Sunday, August 15, 2010

Brief Reviews



My longtime colleague at The George Washington University, where I used to teach, Daniel Gutstein (pictured above) shares with me an interest in writing across genres. He has published poetry, fiction, and drama, as well as work in cross-genre forms as the prose poem. Although his work has appeared in numerous literary journals, and several of his chapbooks have been brilliant surprises, oddly enough Non/Fiction is his first full-length collection. The book veers between short fiction and memoir, and between story and prose poetry, blurring those boundaries as it goes. The pieces explore a variety of locales, including Washington D.C., Florida, and the American west, as well as Israel and elsewhere overseas. The bulk of these pieces focus on a working class milieu, although the stories cross with some frequency into describing characters living a creepily rootless yuppiedom. The book is particularly startling for its array of cultural mixing; in these stories, identity is always in flux, even as some characters rigorously assert its stability. The pieces are full of the unexpected, both in the quirkiness of the characters and in the purposefully torqued, poetic prose. “I’d sat on the stone with Mrs. Kelly, the black landlady who recalled the nervous white boy stepping, bayonet-first, beside the convenience mart. Part of the town bruised, she explained, her grey-black hair combined into a grey-black knot. “ It’s not too much of a stretch to say that in its idiosyncracy and gnarled prose and concern with character and culture, the work here resembles the short fiction of the great Isaac Babel. At times the twisting language even takes on a postmodern opacity. A unique book by a unique writer who’s capable equally of the outrageous and the poignant.

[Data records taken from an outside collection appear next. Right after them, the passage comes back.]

`config.mk`:
```
export PLATFORM = sky130hd
export DESIGN_NAME = ilmc_top
export DESIGN_NICKNAME = d
export VERILOG_FILES = /design/src/shared/ilmc_pkg.sv /design/src/ilmc_sync.sv /design/src/ilmc_axil.sv /design/src/ilmc_top.sv
export SDC_FILE = /design/constraint.sdc
export NUM_CORES = 1
export LEC_CHECK = 0
export BUFFER_PORTS_ARGS = -buffer_cell sky130_fd_sc_hd__buf_2
export CAP_MARGIN = 10
export CORE_ASPECT_RATIO = 0.8
export CORE_UTILIZATION = 59
export DETAILED_ROUTE_END_ITERATION = 6
export PLACE_DENSITY = 0.85
export SYNTH_ARGS = -nofsm -noshare
export SYNTH_HDL_FRONTEND = slang
export SYNTH_SLANG_ARGS = --single-unit
```
`constraint.sdc`:
```
create_clock -name core_clk -period 3.1 [get_ports core_clk]
set_input_delay 0 -clock core_clk [delete_from_list [all_inputs] [get_ports core_clk]]
set_output_delay 0 -clock core_clk [all_outputs]
set_load 0.01 [all_outputs]
```
`src/shared/ilmc_pkg.sv`:
```
/*
  Constants, types and helpers shared by the two-wire line and mode control block.
  Assumes one 125 MHz core clock and byte-wide registers placed on 32-bit AXI4-Lite words.
*/
package ilmc_pkg;

  localparam int unsigned ILMC_ADDR_W = 5;

  localparam logic [4:0] OFS_BUS_CONTROL_TWO = 5'h00;
  localparam logic [4:0] OFS_BUS_MODE = 5'h04;
  localparam logic [4:0] OFS_FRAME_CTRL = 5'h08;
  localparam logic [4:0] OFS_FRAME_DATA = 5'h0C;
  localparam logic [4:0] OFS_FRAME_STAT = 5'h10;

  localparam int unsigned B2_BUS_BUSY = 7;
  localparam int unsigned B2_ISSUE_OFF = 6;
  localparam int unsigned B2_LEVEL = 5;
  localparam int unsigned B2_LEVEL_WP = 4;
  localparam int unsigned B2_MONITOR = 3;
  localparam int unsigned B2_RSVD_HI = 2;
  localparam int unsigned B2_CTL_RST = 1;
  localparam int unsigned B2_RSVD_LO = 0;

  localparam int unsigned MD_ORDER = 7;
  localparam int unsigned MD_WAIT = 6;
  localparam int unsigned MD_RSVD_HI = 5;
  localparam int unsigned MD_RSVD_LO = 4;
  localparam int unsigned MD_BC_WP = 3;
  localparam int unsigned MD_BC_LSB = 0;

  localparam int unsigned CT_MASTER = 0;
  localparam int unsigned CT_TWO_WIRE = 1;
  localparam int unsigned CT_START = 2;
  localparam int unsigned SR_BUSY = 0;
  localparam int unsigned SR_ACK = 1;

  localparam logic RST_LEVEL = 1'b1;
  localparam logic RST_CTL_RST = 1'b0;
  localparam logic RST_ORDER = 1'b0;
  localparam logic RST_WAIT = 1'b0;
  localparam logic [2:0] RST_BIT_COUNT = 3'h0;
  localparam logic RST_MASTER = 1'b0;
  localparam logic RST_TWO_WIRE = 1'b1;

  localparam int unsigned CLK_PERIOD_NS = 8;
  localparam int unsigned HALF_BIT_NS = 80;
  localparam int unsigned HALF_BIT_CYCLES = HALF_BIT_NS / CLK_PERIOD_NS;
  localparam int unsigned WAIT_PERIODS = 2;
  localparam logic [2:0] WAIT_TICKS = 3'(WAIT_PERIODS * 2);

  localparam logic [1:0] RESP_OKAY = 2'h0;
  localparam logic [1:0] RESP_SLVERR = 2'h2;

  typedef enum logic [2:0] {
    ENG_IDLE = 3'h0,
    ENG_LOW = 3'h1,
    ENG_HIGH = 3'h3,
    ENG_WAIT = 3'h2,
    ENG_SLAVE = 3'h6
  } ilmc_eng_t;

  typedef struct packed {
    logic en;
    logic [4:0] addr;
    logic [7:0] data;
  } ilmc_wreq_t;

  typedef struct packed {
    logic scl;
    logic sda;
  } ilmc_lines_t;

  function automatic logic ilmc_mapped(input logic [4:0] a);
    return (a == OFS_BUS_CONTROL_TWO) || (a == OFS_BUS_MODE) || (a == OFS_FRAME_CTRL) ||
           (a == OFS_FRAME_DATA) || (a == OFS_FRAME_STAT);
  endfunction : ilmc_mapped

endpackage : ilmc_pkg

```
`src/ilmc_sync.sv`:
```
/*
  Two-flop synchroniser for the bus line levels.
  Assumes inputs come from pins outside the core clock domain.
*/
`timescale 1ns/1ps
module ilmc_sync
  import ilmc_pkg::*;
(
  input wire logic core_clk,
  input wire logic resetn,
  input wire ilmc_pkg::ilmc_lines_t d,
  output ilmc_pkg::ilmc_lines_t q
);
  typedef struct packed {
    ilmc_lines_t s1;
    ilmc_lines_t s2;
  } ilmc_sync_st_t;

  ilmc_sync_st_t st_ff;
  ilmc_sync_st_t nxt_st;

  always_comb
  begin
    nxt_st.s1 = d;
    nxt_st.s2 = st_ff.s1;
  end

  always_ff @(posedge core_clk or negedge resetn)
  begin
    if (!resetn)
      st_ff <= '{s1: '{scl: 1'b1, sda: 1'b1}, s2: '{scl: 1'b1, sda: 1'b1}};
    else
      st_ff <= nxt_st;
  end

  assign q = st_ff.s2;
endmodule : ilmc_sync

```
`src/ilmc_axil.sv`:
```
/*
  AXI4-Lite slave front end: one write and one read at a time.
  Assumes the parent supplies read data combinationally from rd_addr.
*/
`timescale 1ns/1ps
module ilmc_axil
  import ilmc_pkg::*;
(
  input wire logic core_clk,
  input wire logic resetn,
  input wire logic [ILMC_ADDR_W-1:0] awaddr,
  input wire logic awvalid,
  output logic awready,
  input wire logic [31:0] wdata,
  input wire logic [3:0] wstrb,
  input wire logic wvalid,
  output logic wready,
  output logic [1:0] bresp,
  output logic bvalid,
  input wire logic bready,
  input wire logic [ILMC_ADDR_W-1:0] araddr,
  input wire logic arvalid,
  output logic arready,
  output logic [31:0] rdata,
  output logic [1:0] rresp,
  output logic rvalid,
  input wire logic rready,
  output ilmc_pkg::ilmc_wreq_t wreq,
  output logic [4:0] rd_addr,
  input wire logic [7:0] rd_byte
);
  typedef struct packed {
    logic awready;
    logic wready;
    logic aw_got;
    logic w_got;
    logic [4:0] waddr;
    logic [7:0] wdata;
    logic wstrb0;
    logic wr_en;
    logic bvalid;
    logic [1:0] bresp;
    logic arready;
    logic rpend;
    logic [4:0] raddr;
    logic rvalid;
    logic [7:0] rdata;
    logic [1:0] rresp;
  } ilmc_axil_st_t;

  ilmc_axil_st_t st_ff;
  ilmc_axil_st_t nxt_st;

  always_comb
  begin
    nxt_st = st_ff;
    nxt_st.wr_en = 1'b0;
    if (awvalid && st_ff.awready)
    begin
      nxt_st.awready = 1'b0;
      nxt_st.aw_got = 1'b1;
      nxt_st.waddr = awaddr;
    end
    if (wvalid && st_ff.wready)
    begin
      nxt_st.wready = 1'b0;
      nxt_st.w_got = 1'b1;
      nxt_st.wdata = wdata[7:0];
      nxt_st.wstrb0 = wstrb[0];
    end
    if (st_ff.aw_got && st_ff.w_got)
    begin
      nxt_st.aw_got = 1'b0;
      nxt_st.w_got = 1'b0;
      nxt_st.wr_en = st_ff.wstrb0 && ilmc_mapped(st_ff.waddr);
      nxt_st.bvalid = 1'b1;
      nxt_st.bresp = ilmc_mapped(st_ff.waddr) ? RESP_OKAY : RESP_SLVERR;
    end
    if (st_ff.bvalid && bready)
    begin
      nxt_st.bvalid = 1'b0;
      nxt_st.awready = 1'b1;
      nxt_st.wready = 1'b1;
    end
    if (arvalid && st_ff.arready)
    begin
      nxt_st.arready = 1'b0;
      nxt_st.rpend = 1'b1;
      nxt_st.raddr = araddr;
    end
    if (st_ff.rpend)
    begin
      nxt_st.rpend = 1'b0;
      nxt_st.rvalid = 1'b1;
      nxt_st.rdata = ilmc_mapped(st_ff.raddr) ? rd_byte : 8'h00;
      nxt_st.rresp = ilmc_mapped(st_ff.raddr) ? RESP_OKAY : RESP_SLVERR;
    end
    if (st_ff.rvalid && rready)
    begin
      nxt_st.rvalid = 1'b0;
      nxt_st.arready = 1'b1;
    end
  end

  always_ff @(posedge core_clk or negedge resetn)
  begin
    if (!resetn)
    begin
      st_ff <= '0;
      st_ff.awready <= 1'b1;
      st_ff.wready <= 1'b1;
      st_ff.arready <= 1'b1;
    end
    else
      st_ff <= nxt_st;
  end

  assign awready = st_ff.awready;
  assign wready = st_ff.wready;
  assign bvalid = st_ff.bvalid;
  assign bresp = st_ff.bresp;
  assign arready = st_ff.arready;
  assign rvalid = st_ff.rvalid;
  assign rdata = {24'h000000, st_ff.rdata};
  assign rresp = st_ff.rresp;
  assign wreq = '{en: st_ff.wr_en, addr: st_ff.waddr, data: st_ff.wdata};
  assign rd_addr = st_ff.raddr;
endmodule : ilmc_axil

```
`src/ilmc_top.sv`:
```
/*
  Two-wire line and mode control: data-line forcing, clock monitor, control reset,
  bit order, master wait insertion, protected bit count, and a small frame shifter.
  Assumes open-drain SCL/SDA with external pull-ups; the enables are resolved outside.
*/
// The AXI4-Lite slave port and the placing of the registers were decided locally.
`timescale 1ns/1ps
module ilmc_top
  import ilmc_pkg::*;
#(
  parameter int unsigned TICK_CYCLES = HALF_BIT_CYCLES
)
(
  input wire logic core_clk,
  input wire logic resetn,
  input wire logic [ILMC_ADDR_W-1:0] s_axi_awaddr,
  input wire logic s_axi_awvalid,
  output logic s_axi_awready,
  input wire logic [31:0] s_axi_wdata,
  input wire logic [3:0] s_axi_wstrb,
  input wire logic s_axi_wvalid,
  output logic s_axi_wready,
  output logic [1:0] s_axi_bresp,
  output logic s_axi_bvalid,
  input wire logic s_axi_bready,
  input wire logic [ILMC_ADDR_W-1:0] s_axi_araddr,
  input wire logic s_axi_arvalid,
  output logic s_axi_arready,
  output logic [31:0] s_axi_rdata,
  output logic [1:0] s_axi_rresp,
  output logic s_axi_rvalid,
  input wire logic s_axi_rready,
  input wire logic scl_i,
  output logic scl_o,
  output logic scl_oe,
  input wire logic sda_i,
  output logic sda_o,
  output logic sda_oe
);
  import ilmc_pkg::*;

  typedef struct packed {
    logic level;
    logic ctl_rst;
    logic order;
    logic wait_en;
    logic [2:0] bc;
    logic master;
    logic two_wire;
    ilmc_eng_t eng;
    logic [3:0] cnt;
    logic [7:0] sh;
    logic [7:0] rx;
    logic ack;
    logic [2:0] wcnt;
    logic [7:0] div;
    logic scl_prev;
    logic drv_scl;
    logic drv_sda;
    logic scl_oe;
    logic sda_oe;
  } ilmc_st_t;

  localparam logic [7:0] TICK_RELOAD = 8'(TICK_CYCLES - 1);

  ilmc_st_t st_ff;
  ilmc_st_t nxt_st;
  ilmc_wreq_t wreq;
  ilmc_lines_t lines;
  logic [4:0] rd_addr;
  logic [7:0] rd_byte;

  ilmc_sync u_sync (
    .core_clk(core_clk),
    .resetn(resetn),
    .d('{scl: scl_i, sda: sda_i}),
    .q(lines)
  );

  ilmc_axil u_axil (
    .core_clk(core_clk),
    .resetn(resetn),
    .awaddr(s_axi_awaddr),
    .awvalid(s_axi_awvalid),
    .awready(s_axi_awready),
    .wdata(s_axi_wdata),
    .wstrb(s_axi_wstrb),
    .wvalid(s_axi_wvalid),
    .wready(s_axi_wready),
    .bresp(s_axi_bresp),
    .bvalid(s_axi_bvalid),
    .bready(s_axi_bready),
    .araddr(s_axi_araddr),
    .arvalid(s_axi_arvalid),
    .arready(s_axi_arready),
    .rdata(s_axi_rdata),
    .rresp(s_axi_rresp),
    .rvalid(s_axi_rvalid),
    .rready(s_axi_rready),
    .wreq(wreq),
    .rd_addr(rd_addr),
    .rd_byte(rd_byte)
  );

  function automatic logic [3:0] frame_bits(input logic two_wire, input logic [2:0] bc);
    if (two_wire)
      return (bc == 3'h0) ? 4'h9 : 4'({1'b0, bc} + 4'h1);
    return (bc == 3'h0) ? 4'h8 : {1'b0, bc};
  endfunction : frame_bits

  function automatic logic [2:0] bits_to_field(input logic two_wire, input logic [3:0] n);
    if (two_wire)
      return (n >= 4'h9 || n == 4'h0) ? 3'h0 : 3'(n - 4'h1);
    return n[2:0];
  endfunction : bits_to_field

  function automatic logic [7:0] flip(input logic [7:0] v);
    logic [7:0] r;
    r = '0;
    for (int i = 0; i < 8; i++)
      r[i] = v[7 - i];
    return r;
  endfunction : flip

  // Register read mux
  always_comb
  begin
    rd_byte = 8'h00;
    case (rd_addr)
      OFS_BUS_CONTROL_TWO:
      begin
        rd_byte[B2_BUS_BUSY] = (st_ff.eng != ENG_IDLE);
        rd_byte[B2_ISSUE_OFF] = 1'b1;
        rd_byte[B2_LEVEL] = st_ff.level;
        rd_byte[B2_LEVEL_WP] = 1'b1;
        rd_byte[B2_MONITOR] = !st_ff.scl_oe;
        rd_byte[B2_RSVD_HI] = 1'b1;
        rd_byte[B2_CTL_RST] = st_ff.ctl_rst;
        rd_byte[B2_RSVD_LO] = 1'b1;
      end
      OFS_BUS_MODE:
      begin
        rd_byte[MD_ORDER] = st_ff.order;
        rd_byte[MD_WAIT] = st_ff.wait_en;
        rd_byte[MD_RSVD_HI] = 1'b1;
        rd_byte[MD_RSVD_LO] = 1'b1;
        rd_byte[MD_BC_WP] = 1'b1;
        rd_byte[MD_BC_LSB +: 3] = (st_ff.eng != ENG_IDLE) ?
          bits_to_field(st_ff.two_wire, st_ff.cnt) : st_ff.bc;
      end
      OFS_FRAME_CTRL:
      begin
        rd_byte[CT_MASTER] = st_ff.master;
        rd_byte[CT_TWO_WIRE] = st_ff.two_wire;
      end
      OFS_FRAME_DATA:
        rd_byte = st_ff.order ? flip(st_ff.rx) : st_ff.rx;
      OFS_FRAME_STAT:
      begin
        rd_byte[SR_BUSY] = (st_ff.eng != ENG_IDLE);
        rd_byte[SR_ACK] = st_ff.ack;
      end
      default:
        rd_byte = 8'h00;
    endcase
  end

  // Register writes, frame engine and line drive
  always_comb
  begin
    logic tick;
    logic scl_rise;
    logic start;
    nxt_st = st_ff;
    tick = (st_ff.div == 8'h00);
    scl_rise = lines.scl && !st_ff.scl_prev;
    start = 1'b0;
    nxt_st.scl_prev = lines.scl;
    nxt_st.div = (tick || st_ff.eng == ENG_IDLE) ? TICK_RELOAD : 8'(st_ff.div - 8'h01);

    if (wreq.en)
    begin
      case (wreq.addr)
        OFS_BUS_CONTROL_TWO:
        begin
          if (!wreq.data[B2_LEVEL_WP])
            nxt_st.level = wreq.data[B2_LEVEL];
          nxt_st.ctl_rst = wreq.data[B2_CTL_RST];
        end
        OFS_BUS_MODE:
        begin
          nxt_st.order = wreq.data[MD_ORDER];
          nxt_st.wait_en = wreq.data[MD_WAIT];
          if (!wreq.data[MD_BC_WP])
            nxt_st.bc = wreq.data[MD_BC_LSB +: 3];
        end
        OFS_FRAME_CTRL:
        begin
          nxt_st.master = wreq.data[CT_MASTER];
          nxt_st.two_wire = wreq.data[CT_TWO_WIRE];
          start = wreq.data[CT_START] && (st_ff.eng == ENG_IDLE);
        end
        OFS_FRAME_DATA:
          if (st_ff.eng == ENG_IDLE)
            nxt_st.sh = st_ff.order ? flip(wreq.data) : wreq.data;
        default:
          nxt_st.level = st_ff.level;
      endcase
    end

    case (st_ff.eng)
      ENG_IDLE:
        if (start && !st_ff.ctl_rst)
        begin
          nxt_st.cnt = frame_bits(wreq.data[CT_TWO_WIRE], st_ff.bc);
          nxt_st.eng = wreq.data[CT_MASTER] ? ENG_LOW : ENG_SLAVE;
          nxt_st.drv_scl = wreq.data[CT_MASTER];
          nxt_st.div = TICK_RELOAD;
        end
      ENG_LOW:
      begin
        nxt_st.drv_sda = !(st_ff.two_wire && st_ff.cnt == 4'h1) && !st_ff.sh[7];
        if (tick)
        begin
          nxt_st.eng = ENG_HIGH;
          nxt_st.drv_scl = 1'b0;
        end
      end
      ENG_HIGH:
        // A slave holding SCL low stretches this phase
        if (tick && lines.scl)
        begin
          nxt_st.rx = {st_ff.rx[6:0], lines.sda};
          nxt_st.sh = {st_ff.sh[6:0], 1'b0};
          nxt_st.cnt = 4'(st_ff.cnt - 4'h1);
          nxt_st.drv_scl = 1'b1;
          if (st_ff.cnt == 4'h1)
          begin
            nxt_st.eng = ENG_IDLE;
            nxt_st.drv_scl = 1'b0;
            nxt_st.drv_sda = 1'b0;
            nxt_st.bc = 3'h0;
            if (st_ff.two_wire)
            begin
              nxt_st.ack = !lines.sda;
              nxt_st.rx = st_ff.rx;
            end
          end
          else if (st_ff.two_wire && st_ff.wait_en && st_ff.cnt == 4'h2)
          begin
            nxt_st.eng = ENG_WAIT;
            nxt_st.wcnt = WAIT_TICKS;
          end
          else
            nxt_st.eng = ENG_LOW;
        end
      ENG_WAIT:
        if (tick)
        begin
          nxt_st.wcnt = 3'(st_ff.wcnt - 3'h1);
          if (st_ff.wcnt == 3'h1)
            nxt_st.eng = ENG_LOW;
        end
      ENG_SLAVE:
        if (scl_rise)
        begin
          nxt_st.rx = {st_ff.rx[6:0], lines.sda};
          nxt_st.cnt = 4'(st_ff.cnt - 4'h1);
          if (st_ff.cnt == 4'h1)
          begin
            nxt_st.eng = ENG_IDLE;
            nxt_st.bc = 3'h0;
            if (st_ff.two_wire)
            begin
              nxt_st.ack = !lines.sda;
              nxt_st.rx = st_ff.rx;
            end
          end
        end
      default:
        nxt_st.eng = ENG_IDLE;
    endcase

    // Protocol reset clears only the engine, registers keep their values
    if (st_ff.ctl_rst)
    begin
      nxt_st.eng = ENG_IDLE;
      nxt_st.cnt = 4'h0;
      nxt_st.wcnt = 3'h0;
      nxt_st.drv_scl = 1'b0;
      nxt_st.drv_sda = 1'b0;
    end

    nxt_st.scl_oe = nxt_st.drv_scl;
    nxt_st.sda_oe = (nxt_st.eng == ENG_LOW || nxt_st.eng == ENG_HIGH ||
                     nxt_st.eng == ENG_WAIT) ? nxt_st.drv_sda : !nxt_st.level;
  end

  always_ff @(posedge core_clk or negedge resetn)
  begin
    if (!resetn)
    begin
      st_ff <= '0;
      st_ff.level <= RST_LEVEL;
      st_ff.ctl_rst <= RST_CTL_RST;
      st_ff.order <= RST_ORDER;
      st_ff.wait_en <= RST_WAIT;
      st_ff.bc <= RST_BIT_COUNT;
      st_ff.master <= RST_MASTER;
      st_ff.two_wire <= RST_TWO_WIRE;
      st_ff.eng <= ENG_IDLE;
      st_ff.scl_prev <= 1'b1;
    end
    else
      st_ff <= nxt_st;
  end

  assign scl_oe = st_ff.scl_oe;
  assign sda_oe = st_ff.sda_oe;
  assign scl_o = 1'b0;
  assign sda_o = 1'b0;
endmodule : ilmc_top

```
## Word level (Yosys, flattened, before mapping)

Index checks and enable logic that the tools add are counted.

- Register bits: 92
- Latch bits: 0
- RAM bits: 0
- ROM bits: 0
- Input port bits: 55
- Output and inout bits: 45
- Memories kept: 0

- Add/sub/neg operators: 4
- Multiply operators: 0
- Div/mod/pow operators: 0
- $lt $le $gt $ge: 1
- Equality and inequality tests: 27
- Shift-type cells: 0
- Muxes and demuxes: 83
- Bitwise logic cells: 0
- Reduce and logical (&&, ||, !) cells: 60

Operators with widths:

| kind | number |
|---|---|
| $mux W8 | 10 |
| $mux W3 | 18 |
| $mux W9 | 4 |
| $mux W7 | 4 |
| $mux W27 | 1 |
| $mux W1 | 21 |
| $eq A5 B4 Y1 const B | 4 |
| $mux W4 | 5 |
| $mux W2 | 9 |
| $ne A3 B3 Y1 const B | 6 |
| $pmux W6 S3 | 1 |
| $pmux W9 S2 | 1 |
| $reduce_bool A2 Y1 | 9 |
| $logic_and A1 B1 Y1 | 15 |
| $pmux W3 S5 | 1 |
| $eq A3 B2 Y1 const B | 4 |
| $logic_or A1 B1 Y1 | 12 |
| $pmux W3 S2 | 2 |
| $pmux W4 S3 | 1 |
| $mux W11 | 1 |
| $eq A5 B3 Y1 const B | 2 |
| $eq A5 B5 Y1 const B | 2 |
| $logic_not A5 Y1 | 2 |
| $pmux W2 S5 | 1 |
| 24 further kinds | 39 |

## Logic depth before layout (Yosys ltp)

Gate-level depths: netlist of run 1.

- Depth in word-level cells: 15
- Gate-level depth with buffers: 9
- Gate-level depth less buffers: 8

## By module

A second synthesis of run 1 with hierarchy kept.

- Cells, all modules: 484
- Area total of the unflattened synthesis: 4,983.5 um^2

Modules (own cells, without submodules):

| module | instances | cells an instance | area each (um^2) |
|---|---|---|---|
| ilmc_top | 1 | 322 | 2,986.6 |
| ilmc_axil | 1 | 158 | 1,891.8 |
| ilmc_sync | 1 | 4 | 105.1 |

## Worst setup path after synthesis of run 1

Ideal clock, no wire load.

- Path kind: register -> register
- Start point: register st_ff[5] (netlist name)
- End point: register st_ff[17] (netlist name)
- Setup time: 0.127 ns
- Arrival: 1.975 ns
- Data required time: 2.973 ns
- Slack: 0.997 ns
- Stages on the path, launching flop included: 10
- Period minus slack after synthesis: 2.103 ns
- Cells stage by stage: dfrtp_1 -> inv_1 -> ha_1 -> nor3b_2 -> a41oi_1 -> or2_1 -> buf_2 -> nor2b_4 -> buf_6 -> mux2_1

- Word-level cells in the longest chain between the ends: 4

Ends and longest elaborated chain:

| what | RTL line | text |
|---|---|---|
| start, declared | ilmc_top.sv:66 | `ilmc_st_t st_ff;` |
| start signal, assigned | ilmc_top.sv:315 | `st_ff <= nxt_st;` |
| $logic_not A8 Y1 | ilmc_top.sv:175 | `tick = (st_ff.div == 8'h00);` |
| $logic_and A1 B1 Y1 | ilmc_top.sv:231 | `if (tick && lines.scl)` |
| $ne A2 B2 Y1 (no source line) | n/a |  |
| $reduce_and A3 Y1 (no source line) | n/a |  |

No other way between the ends.
A chain may end at the register's enable or synchronous reset.

## Worst setup path in the final report of run 1

- Start point: register st_ff[5] (netlist name)
- End point: register st_ff[24] (netlist name)

The elaborated chain is that of the path after synthesis.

I read it back in early spring, but A Model Year, by Gina Myers, is as good a first book of poems as I’ve come across in awhile and has stayed clearly in my mind. The poems are understated, often memorable, and frequently haunted and melancholy, which may come as a surprise to those who know Myers’ energetic work in social activism and local arts in her troubled state of Michigan. There’s a casual tone these poems that can be associated with the New York School (Myers lived for a time in NYC), but the social environment and individual consciousness on display here has a moodiness that seems more connected to Midwestern financial and emotional dourness, and the poems featured a more denuded landscape than one typically finds in New York School verse. “April snow & no/way to go, no turning/forward, motion lost/flickers across the wind-/shield & is forgotten./No scene waiting/to be seen, no unforgiving/space, empty drawer/& shutters shut.” The book’s final, title piece, “A Model Year,” attempts a more extended sequence, and almost stalls on its carefully crafted restraint, but ultimately works because, like in the rest of these poems, underneath the melancholy is a fierce desire to live a meaningful, socially engaged life.

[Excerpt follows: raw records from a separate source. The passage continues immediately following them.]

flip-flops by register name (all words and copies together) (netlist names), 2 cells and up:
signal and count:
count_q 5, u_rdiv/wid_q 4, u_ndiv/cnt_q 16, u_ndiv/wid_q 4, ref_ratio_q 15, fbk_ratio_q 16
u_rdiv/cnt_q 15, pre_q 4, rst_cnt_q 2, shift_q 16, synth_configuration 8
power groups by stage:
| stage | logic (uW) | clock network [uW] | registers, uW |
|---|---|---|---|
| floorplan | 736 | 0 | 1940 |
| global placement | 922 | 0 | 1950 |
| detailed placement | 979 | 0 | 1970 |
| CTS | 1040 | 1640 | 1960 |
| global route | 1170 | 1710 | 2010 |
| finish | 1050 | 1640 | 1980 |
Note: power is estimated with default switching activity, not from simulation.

Two chapbooks by Sandra Simonds, Used White Wife and the self-published Made From Scratch, are fascinating and energetic reads. In UWW, Simonds’ flair for high octane, historically detailed Surrealism takes a flarfy turn for the outrageously comical: “You’re not supposed to fuck your first cousin, expert/ on Reform Era pamphlets,/ or eat an oatmeal-flavored Powerbar on/the toilet. Even my dog, Scruffy-Pie, knows/not to shit in the room/where you sleep or sleep/where you’re not supposed to think of the clitoris.” UWW is hilarious, but also psychological insightful, a rollick through the ages that turns up a lot of hidden cultural embarrassments. Made From Scratch has a few outrageous moments, but seems more personal, historically specific, and sad by turns, and at times its emotional power runs deeper than that in the other chap. Both books feature Simonds’ startlingly rich vocabulary. She’s a writer who is only continuing to grow into the range of what she can do.


Another impressive first full-length collection, Occultations, by David Wolach, is more hardcore avant than the above books. The range in Wolach’s work is first and foremost formal, combining surprising uses of spacing, multiple overlays of text, and visual art, among much else. The book’s first of several extended poem sequence, “transit” is both the most lyrical and the most powerful and direct in the book, dealing with the author’s physical pain but also revealing a social awareness that’s too broad and informed to be solely an exploration of individual body and self, and the poem’s lyricism remains jaggedly unconventional. “What are we to do now/dark drawing its own outline/the wild/ child tapping terror pane/ your lands and grooves/ evidence/ of hallas, your hands their re-appearing/act/ leaves glass behind leaves all possible codes behind/” The later, even more experimental pieces are fascinating as well, and are full of political insight and outrage, as well as a sophisticated understanding of theory and culture. If there’s something occasionally a bit first bookish about Occultations, it may be that at times, Wolach wants to throw everything at once at the reader. The book is full of busy pages, to put it mildly, and the greater minimalism of the final piece, “ book alter (ed),” makes for a crucial contrast that wraps up the work nicely. Still, Wolach takes a lot of necessary risks, and Occultations is a demanding, rewarding book.